Besé con intensidad su mejilla y cerré mis ojos negándome a entregar mi corazón al dolor que estaba experimentando, ella me estaba dejando ir. ¿A caso no debía aceptarlo yo también? Era irme a hacer mi vida y cumplir mis sueños o quedarme a esperar un milagro.
—Te fastidiaré mucho. Lo prometo —solté con tono apagado.
—¿Cuándo te vas?
—En una semana o máximo dos.
—¿Tan rápido? ¿Te necesitan tan pronto?
—No, ellos me esperan en un mes, pero quiero ponerme al día con el idioma y asegurarme de que no olvidé nada, ver donde me quedaré, conocer la ciudad.
—Me gusta que lo planifiques, así saldrá todo mejor.
Sonaba afligida, abatida. Sabía que me extrañaría de verdad. La tomé por la mano y la saqué del apartamento. Se dejó guiar sin preguntar nada.
—Los chicos quieren hacer una fiesta de despedida.
—¿Desde ya? —preguntó ocultando su diversión.

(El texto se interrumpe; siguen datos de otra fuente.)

File: src/rtl/mem_bus_pkg.sv
// mem_bus_pkg: shared state/client enums and default bus widths for the L1 memory arbiter
package mem_bus_pkg;
  localparam int ADDR_W_DEF = 32;
  localparam int DATA_W_DEF = 32;
  typedef enum logic [1:0] {IDLE, BUSY_I, BUSY_D, GAP} state_t;
  typedef enum logic {CL_I, CL_D} client_t;
endpackage

File: src/rtl/l1_mem_arbiter_rr_grant2.sv
// rr_grant2: combinational 2-way picker (bit 0 = I, bit 1 = D), round-robin or D-first with L1_ARB_FIXED_PRIORITY_EN
module rr_grant2
  import mem_bus_pkg::*;
(
  input  logic [1:0] req,
  input  client_t    last_grant,
  output logic [1:0] grant
);
  // a lone request always wins; a tie goes to the preferred client
  always_comb begin
`ifdef L1_ARB_FIXED_PRIORITY_EN
    grant = (req == 2'b11) ? 2'b10 : req;
`else
    grant = (req == 2'b11) ? ((last_grant == CL_D) ? 2'b01 : 2'b10) : req;
`endif
  end
endmodule

File: src/rtl/l1_mem_arbiter.sv
// l1_mem_arbiter: serialises L1 I-side and D-side requests onto the SDRAM controller bus; L1_ARB_FIXED_PRIORITY_EN makes D win ties
module l1_mem_arbiter
  import mem_bus_pkg::*;
#(
  parameter int ADDR_W     = ADDR_W_DEF,
  parameter int DATA_W     = DATA_W_DEF,
  parameter int GAP_CYCLES = 1
) (
  input  logic              clk,
  input  logic              reset,
  input  logic [ADDR_W-1:0] i_addr,
  input  logic [DATA_W-1:0] i_data,
  input  logic              i_we,
  input  logic              i_start,
  output logic [DATA_W-1:0] i_q,
  output logic              i_done,
  input  logic [ADDR_W-1:0] d_addr,
  input  logic [DATA_W-1:0] d_data,
  input  logic              d_we,
  input  logic              d_start,
  output logic [DATA_W-1:0] d_q,
  output logic              d_done,
  output logic [ADDR_W-1:0] sdc_addr,
  output logic [DATA_W-1:0] sdc_data,
  output logic              sdc_we,
  output logic              sdc_start,
  input  logic [DATA_W-1:0] sdc_q,
  input  logic              sdc_done
);
  state_t     state;
  client_t    last_grant;
  logic [2:0] gap_cnt;
  logic [1:0] grant;

  rr_grant2 u_grant (
    .req        ({d_start, i_start}),
    .last_grant (last_grant),
    .grant      (grant)
  );

  assign i_q    = sdc_q;
  assign d_q    = sdc_q;
  assign i_done = (state == BUSY_I) && sdc_done;
  assign d_done = (state == BUSY_D) && sdc_done;

  // grant and latch in IDLE, hold until sdc_done, then a forced idle gap before re-sampling requests
  always_ff @(posedge clk or negedge reset) begin
    if (!reset) begin
      state      <= IDLE;
      last_grant <= CL_D;
      gap_cnt    <= '0;
      sdc_start  <= 1'b0;
      sdc_we     <= 1'b0;
      sdc_addr   <= '0;
      sdc_data   <= '0;
    end else begin
      case (state)
        IDLE:
          if (grant[0]) begin
            sdc_addr  <= i_addr;
            sdc_data  <= i_data;
            sdc_we    <= i_we;
            sdc_start <= 1'b1;
            state     <= BUSY_I;
          end else if (grant[1]) begin
            sdc_addr  <= d_addr;
            sdc_data  <= d_data;
            sdc_we    <= d_we;
            sdc_start <= 1'b1;
            state     <= BUSY_D;
          end
        BUSY_I, BUSY_D:
          if (sdc_done) begin
            sdc_start  <= 1'b0;
            sdc_we     <= 1'b0;
            last_grant <= (state == BUSY_I) ? CL_I : CL_D;
            gap_cnt    <= GAP_CYCLES[2:0];
            state      <= GAP;
          end
        GAP: begin
          gap_cnt <= gap_cnt - 3'd1;
          if (gap_cnt <= 3'd1) state <= IDLE;
        end
        default: state <= IDLE;
      endcase
    end
  end
endmodule

File: config.mk
export PLATFORM = sky130hd
export DESIGN_NAME = l1_mem_arbiter
export DESIGN_NICKNAME = d
export VERILOG_FILES = /design/src/rtl/mem_bus_pkg.sv /design/src/rtl/l1_mem_arbiter_rr_grant2.sv /design/src/rtl/l1_mem_arbiter.sv
export SDC_FILE = /design/constraint.sdc
export NUM_CORES = 1
export LEC_CHECK = 0
export CAP_MARGIN = 20
export CORE_AREA = 2 2 116 118
export CTS_BUF_LIST = sky130_fd_sc_hd__clkbuf_8
export DETAILED_ROUTE_END_ITERATION = 6
export DIE_AREA = 0 0 118 120
export PLACE_DENSITY = 0.74
export SLEW_MARGIN = 20
export SYNTH_ARGS = -nofsm -noshare
export SYNTH_HDL_FRONTEND = slang
export SYNTH_HIERARCHICAL = 1
export SYNTH_SLANG_ARGS = --single-unit
File: constraint.sdc
create_clock -name clk -period 2.4 [get_ports clk]
set_input_delay 0.36 -clock clk [delete_from_list [all_inputs] [get_ports clk]]
set_output_delay 0.36 -clock clk [all_outputs]
set_load 0.05 [all_outputs]
==> out/metrics.cfg <==
[run_status]
status = finished clean

[clocking]
postCtsSetupRepairBufs = 0
cts_tree = built
clock_sinks = 72
root_buffer = clkbuf_8
h-tree-depth = 3
cts_made_buffers = 9
cts_buffer_depth = 2
path_clk_slew_ps = 80
clkLatencyLatePin_ps = 350
cts_resized = 0
cts_hold_buffers = 0

[drt]
first_pass_iters = 4
wl_per_cell_um = 14.36
drtIter0Drc = 91
totalWireLength_mm = 10.31
via_per_inst = 4.540
vias = 3260
ant_nets = 0
drc_errors = 0

[final_layout]
drive_above_1_share_pct = 4.613
multi_input_area_mm2 = 0.001564
fin_nets = 711
fillers = 1204
syn_to_final_growth_pct = 46.23
num_antenna_cells = 0
regArea_mm2 = 0.001803

[place]
portBuffers = 202
place_congestion = 0.6977
dpl_worst_slack_ps = 249.9
place_hpwl_mm = 7.928

[floorplan]
die_x_um = 118
die_y_um = 120
ios = 299
start_util_pct = 31.03
rows = 42
die-area_mm2 = 0.01416
core_area_mm2 = 0.01298

[global_routing]
grt_max_degree = 73
grt_pass1_wl_mm = 16.50
grt-ovfl-total = 0
antenna_found_initial = 0
grt_pass1_vias = 3376
grt_usage_pct = 14.63

[power_and_ir_drop]
p_leak_uw = 0.002583
power_density_mw_per_mm2 = 1301
vdd_drop_max_mv = 0.5624

[synth]
avgSynthCellArea_um2 = 9.872
netlist.area_leader.share_pct = 44.11
mappedNetlistArea_mm2 = 0.004028
synth_cell_type_count = 27
ys_ff_latch = 72
yosysWarnings = 6
seq_area_frac_synth_pct = 44.77
synth_nets = 582
synthFlopType = dfrtp_1
syn_inst = 408
synth_edf_count = 0
netlist_top_cells_area = dfrtp_1, mux2i_1, buf_4
async_flop_share_pct = 100.0
synth.largest_area_cell = dfrtp_1

[setup_path]
required_ps = 2040
worstPathArrival_ps = 1560
crit_type = reg -> out
endpoint_kind = output port
crit_slowest_cell = clkdlybuf4s50_1
path_max_fanout = 3
start_kind = flip-flop
crit_chain = clkdlybuf4s50_1
cp_slowest_stage_delay_ps = 830
critPathBufInv = 1
cp_top_family = buffers and inverters

[timing]
final.setup.tns_ps = 0
finalMaxSlewViolations = 0
whs_ps = 149.0
fin_ws_ps = 475.6
hold_viol_final = 0
rsz0062_at_grt = no
tightest_slew_ps = 901.6
fmax_ghz = 0.5196
fin_crit_sh_pct = 80.18
fin_crit_ps = 1924
setup_viol = 0
finClkSkew_ps = 6.977
max_slew_margin_pct = 39.89

[job]
max_cap_viol_count = 0

[hold_path]
hold_class = in -> async

[registers in the layout, indices dropped and copies added, names as in the netlist]
name / flops
sdc_data: 32
gap_cnt: 3
sdc_we: 1
state: 2
last_grant: 1
sdc_start: 1
sdc_addr: 32
[logic make-up after synthesis]
family	count (synthesis)	synth area share, %
buffers and inverters	96	16.68
adder cells (fa/ha/maj)	7	2.174
flip-flops	72	44.77
XOR/XNOR	1	0.2175
AND/OR/NAND/NOR	80	7.953
multiplexers	68	16.90
AO/OA/AOI/OAI	84	11.31
[stage by stage]
step	total power, uW	std cells	instance area, um2	utilization (%)
after floorplan	5540	408	4028	-
final	7660	718	5889	45.37
after global routing	8153	718	5889	45.37
after global placement	6741	702	5724	44.10
after CTS	7761	718	5889	45.37
after detailed placement	6888	702	5724	44.10
[worst paths after layout]
kind | startpoint | to | slack [ps] | cells after the start
worst max-delay path | sdc_we | sdc_we | 480 | 1
worst min-delay path | reset | sdc_addr[18] | 150 | 1
worst max register to register | state[0] | state[0] | 620 | 6
worst min register to register | sdc_addr[16] | sdc_addr[16] | 480 | 2
max in group asynchronous | reset | sdc_data[20] | 1680 | 1
min in group clk | sdc_addr[16] | sdc_addr[16] | 480 | 2
[routing by layer]
metal / global-route usage (%) / part of all wire [%]
met1: 15.03 / 37
met3: 6.226 / 10
met4: 7.605 / 3.2
met2: 25.40 / 49
met5: 0 / 0
[cells in the final DEF (no fill, tap or decap)]
cell / instances
o21ai_1: 1
mux2i_1: 68
a21o_1: 3
a21boi_4: 1
buf_12: 5
nor2b_4: 1
ha_1: 7
a21boi_0: 1
clkinv_2: 4
nand2b_1: 1
dfrtp_1: 71
nand3_1: 2
dfstp_2: 1
a221o_1: 1
clkdlybuf4s50_1: 199
xor2_1: 1
inv_1: 10
a32oi_1: 1
nor2_1: 4
nand2_1: 70
buf_4: 2
a21oi_1: 3
a22oi_1: 1
and2_1: 2
clkbuf_8: 10
o21ai_4: 1
o21ai_0: 71
[worst register-to-register path, stage by stage, from the launching register on]
cell,delay (ps)
dfrtp_1,380
inv_1,100
ha_1,480
nor2b_4,240
a21o_1,150
a21o_1,160
mux2i_1,190
[report_power, final]
group,internal (uW),leakage (uW),switching [uW]
registers,1800,0.000893,316
logic,1670,0.00159,3040
clock network,389,0.0000982,446
[cells in the mapped netlist, types with 3 or more instances]
cell type,number
buf_2,10
a21oi_1,3
clkbuf_1,4
inv_1,8
dfrtp_1,71
buf_4,65
mux2i_1,68
ha_1,7
o21ai_0,71
nor2_1,4
nand2_1,70
a21o_1,3
buf_6,7
[layout make-up]
type,instances,share of cell area (%)
timing repair buffer,206,35.78
sequential,72,30.61
multi-input combinational,240,26.56
tap,176,3.739
clock buffer,10,2.337
inverter,8,0.5099
clock inverter,6,0.4674
(Power assumes the default switching activity.)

—Será todos los días hasta que me vaya.
Negó arreglándose el pelo con una mano. Miró mi camiseta negra y jugueteó con los bordes. Yo llevaba jeans de color gris y ella también, y los dos con camisetas negras. Solíamos vestirnos combinados sin ponernos de acuerdo, eso siempre nos divertía.
—Está es nuestra versión de sincronizar los ciclos menstruales, como tú no menstruas, al menos nos vestimos iguales sin planearlo —dijo con la expresión ida acariciando los bordes de la manga de mi camiseta.
Besé su frente.
—Hablaremos siempre, ya verás —le prometí conteniendo la voz quebrada, y el llanto atravesado en la garganta.
Durante el camino puse música alegre a todo camino y cantamos y reímos distraídos. De vez en cuando preguntaba que pensaba mi padre, o sí creía que los chicos vivirían sin mí. De vez en cuando le respondía con monosílabos y oraciones caprichosas y vagas, no quería pensar demasiado porque me pondría a llorar.
Al llegar al bar donde nos reuniríamos, su tristeza se fue y la mía también, había música y gente bailando desinhibida por todo el lugar. Vimos a los chicos, al notarnos hicieron señas con la mano, algunos mostraban pesar en sus expresiones, otros reían descontrolados. Estaban en el área VIP, sobre uno sofás de cuero rojo con una pared negra al fondo.